髭剃りは日に一回、介護士が持ってくるのを待ってするしかない。
ベルトも取り上げられる。
これで首を吊るかもしれないから。
精神異常者はそういう扱いである。

することと言えば、廊下を徘徊するか、共有スペースでテレビを見るか、
唯一持ち込みが許されているラジオを部屋で聴くか、ぐらい。
自分は部屋に閉じこもってラジオを付けてることが多かった。

たいして聴きたくもないけど、ナイターを毎日のように聴き、
昼間の帯番組を聴き、(赤江珠緒や吉田照美や週末の久米宏や爆笑問題など)

でも、当たり前のことだが、ラジオの向こうの人々は皆働いている。
自分は働いてない。
そう思うといたたまれなくなって消すこともしばしば。
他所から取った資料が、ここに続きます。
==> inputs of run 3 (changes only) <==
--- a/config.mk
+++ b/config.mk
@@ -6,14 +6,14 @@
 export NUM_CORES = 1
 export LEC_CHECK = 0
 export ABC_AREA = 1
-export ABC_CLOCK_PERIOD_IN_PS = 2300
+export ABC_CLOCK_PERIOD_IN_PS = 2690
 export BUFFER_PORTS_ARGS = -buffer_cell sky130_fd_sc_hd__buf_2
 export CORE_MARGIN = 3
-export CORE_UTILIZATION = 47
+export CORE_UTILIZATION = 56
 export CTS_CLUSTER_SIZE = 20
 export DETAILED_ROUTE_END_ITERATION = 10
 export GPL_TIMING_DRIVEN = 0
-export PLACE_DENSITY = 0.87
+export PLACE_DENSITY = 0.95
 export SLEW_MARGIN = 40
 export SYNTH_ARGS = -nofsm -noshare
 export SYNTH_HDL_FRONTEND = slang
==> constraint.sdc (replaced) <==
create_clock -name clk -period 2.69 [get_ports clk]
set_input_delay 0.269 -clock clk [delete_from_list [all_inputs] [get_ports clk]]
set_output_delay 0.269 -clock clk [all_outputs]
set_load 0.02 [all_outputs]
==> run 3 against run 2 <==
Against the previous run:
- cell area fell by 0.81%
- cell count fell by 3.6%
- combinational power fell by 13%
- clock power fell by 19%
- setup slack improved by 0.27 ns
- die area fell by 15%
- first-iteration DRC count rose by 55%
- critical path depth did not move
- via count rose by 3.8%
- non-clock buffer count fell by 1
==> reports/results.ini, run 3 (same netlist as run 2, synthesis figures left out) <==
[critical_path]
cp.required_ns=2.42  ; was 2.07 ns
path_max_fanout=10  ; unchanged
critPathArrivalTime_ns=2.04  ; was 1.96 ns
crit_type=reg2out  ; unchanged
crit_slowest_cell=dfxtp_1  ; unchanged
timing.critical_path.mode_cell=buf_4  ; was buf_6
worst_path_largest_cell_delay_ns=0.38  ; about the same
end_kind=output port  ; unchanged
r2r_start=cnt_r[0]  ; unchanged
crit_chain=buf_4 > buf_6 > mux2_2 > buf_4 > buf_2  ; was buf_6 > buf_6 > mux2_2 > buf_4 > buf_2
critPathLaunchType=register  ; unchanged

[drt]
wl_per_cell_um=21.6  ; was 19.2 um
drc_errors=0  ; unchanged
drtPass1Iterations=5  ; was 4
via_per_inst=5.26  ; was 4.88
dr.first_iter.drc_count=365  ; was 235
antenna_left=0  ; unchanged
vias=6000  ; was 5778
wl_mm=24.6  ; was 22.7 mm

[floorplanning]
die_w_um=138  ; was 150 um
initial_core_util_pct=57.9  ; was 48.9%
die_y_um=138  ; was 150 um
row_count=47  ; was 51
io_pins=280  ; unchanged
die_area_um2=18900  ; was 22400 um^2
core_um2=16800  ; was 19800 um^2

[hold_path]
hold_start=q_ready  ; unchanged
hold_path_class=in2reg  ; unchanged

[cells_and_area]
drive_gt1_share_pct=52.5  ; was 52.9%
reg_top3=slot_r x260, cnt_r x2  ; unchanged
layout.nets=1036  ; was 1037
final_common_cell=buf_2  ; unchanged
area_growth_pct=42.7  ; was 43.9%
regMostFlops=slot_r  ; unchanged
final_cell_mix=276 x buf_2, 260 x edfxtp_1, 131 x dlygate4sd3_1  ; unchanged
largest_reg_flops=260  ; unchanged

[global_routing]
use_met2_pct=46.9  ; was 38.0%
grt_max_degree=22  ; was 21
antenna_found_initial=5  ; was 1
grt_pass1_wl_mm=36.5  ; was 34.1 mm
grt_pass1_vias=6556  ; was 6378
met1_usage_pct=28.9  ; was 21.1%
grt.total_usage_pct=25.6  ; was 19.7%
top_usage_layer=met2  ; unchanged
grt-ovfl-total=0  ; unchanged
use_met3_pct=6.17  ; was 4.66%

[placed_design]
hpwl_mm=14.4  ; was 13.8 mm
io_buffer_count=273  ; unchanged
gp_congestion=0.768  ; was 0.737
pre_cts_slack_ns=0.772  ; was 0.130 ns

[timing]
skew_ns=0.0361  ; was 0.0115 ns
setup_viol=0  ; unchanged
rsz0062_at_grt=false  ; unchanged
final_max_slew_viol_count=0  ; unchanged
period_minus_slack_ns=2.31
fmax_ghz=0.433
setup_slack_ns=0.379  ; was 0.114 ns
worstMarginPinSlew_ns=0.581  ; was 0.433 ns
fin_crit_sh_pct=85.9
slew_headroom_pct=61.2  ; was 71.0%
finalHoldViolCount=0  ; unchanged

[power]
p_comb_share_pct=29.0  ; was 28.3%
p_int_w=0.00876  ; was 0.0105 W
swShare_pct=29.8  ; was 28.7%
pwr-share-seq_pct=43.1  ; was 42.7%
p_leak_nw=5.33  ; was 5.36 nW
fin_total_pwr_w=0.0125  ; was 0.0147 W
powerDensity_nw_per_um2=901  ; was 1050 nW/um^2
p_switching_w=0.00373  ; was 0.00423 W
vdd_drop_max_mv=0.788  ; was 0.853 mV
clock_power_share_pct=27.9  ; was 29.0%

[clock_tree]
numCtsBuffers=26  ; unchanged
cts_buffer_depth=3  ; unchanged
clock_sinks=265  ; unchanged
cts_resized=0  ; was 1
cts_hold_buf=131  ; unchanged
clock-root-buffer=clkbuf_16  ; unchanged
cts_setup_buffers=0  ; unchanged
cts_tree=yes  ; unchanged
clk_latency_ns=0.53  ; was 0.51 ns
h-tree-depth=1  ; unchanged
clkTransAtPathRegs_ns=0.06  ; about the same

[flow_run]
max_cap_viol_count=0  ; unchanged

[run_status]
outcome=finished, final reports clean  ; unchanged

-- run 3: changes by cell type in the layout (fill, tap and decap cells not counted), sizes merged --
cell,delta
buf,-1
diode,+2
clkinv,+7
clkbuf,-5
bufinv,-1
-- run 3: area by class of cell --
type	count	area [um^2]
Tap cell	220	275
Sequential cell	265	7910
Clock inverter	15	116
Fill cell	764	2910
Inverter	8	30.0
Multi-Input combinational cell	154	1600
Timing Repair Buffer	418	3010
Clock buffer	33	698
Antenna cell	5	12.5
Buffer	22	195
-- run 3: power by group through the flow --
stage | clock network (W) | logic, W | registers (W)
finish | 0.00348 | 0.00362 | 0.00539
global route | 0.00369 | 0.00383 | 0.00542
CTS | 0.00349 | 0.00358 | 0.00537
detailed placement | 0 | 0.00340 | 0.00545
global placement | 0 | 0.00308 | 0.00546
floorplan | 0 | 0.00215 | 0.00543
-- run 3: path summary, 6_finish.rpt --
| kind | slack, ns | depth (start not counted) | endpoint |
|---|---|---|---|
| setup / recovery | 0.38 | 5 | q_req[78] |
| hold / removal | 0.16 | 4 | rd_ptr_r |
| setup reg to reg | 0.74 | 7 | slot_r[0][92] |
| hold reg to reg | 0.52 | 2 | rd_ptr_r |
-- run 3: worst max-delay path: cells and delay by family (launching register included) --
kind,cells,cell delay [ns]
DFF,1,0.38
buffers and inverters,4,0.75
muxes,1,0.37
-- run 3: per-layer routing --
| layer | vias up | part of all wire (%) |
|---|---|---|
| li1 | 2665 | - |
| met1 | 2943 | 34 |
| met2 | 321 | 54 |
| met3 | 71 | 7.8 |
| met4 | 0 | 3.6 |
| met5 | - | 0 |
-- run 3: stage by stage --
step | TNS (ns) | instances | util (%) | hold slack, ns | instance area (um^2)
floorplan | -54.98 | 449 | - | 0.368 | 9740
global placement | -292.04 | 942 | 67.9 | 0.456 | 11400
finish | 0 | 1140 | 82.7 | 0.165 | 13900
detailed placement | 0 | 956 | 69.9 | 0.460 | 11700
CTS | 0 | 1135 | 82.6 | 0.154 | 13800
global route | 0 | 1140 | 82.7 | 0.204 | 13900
。。
今では当時のことを思い出してしまうので、ラジオは一切聞かない。

ずっとベッドで寝転んであまりにも動かないので、退院後四十肩になってしまった。
今でも治っていない。

肝心の治療について、
10月に広島の病院に変わるまで、約半年に渡って東京の病院の主治医と心理士と付き合ったことになる。
効果はあったのか?二人のおかげで7か月の休職で済んだのか?

正直、精神科医、心理士は何の助けにもならなかったと思う。
回復したのは大部分は時間の経過によるものだと思う。

薬(特に睡眠薬)はそれなりに役に立った。
睡眠薬は今でも手放せない(今後も一生手放せないだろう)

認知行動療法というのをやったが、何の意味も無かった。
考え方を変える訓練なんて、怪しい宗教じゃあるまいし、そんなことしたって辛い仕事が楽になるわけもなく、無能な人間が突如有能になるわけもない。

主治医は、
「来年の春頃にまた同じことを繰り返すような気がする。」
と、不気味な予言をした。。。

何の役にも立たなかった主治医だが、
この予言だけはきっと当たるような気がする。
これは運命のようなものかも知れない。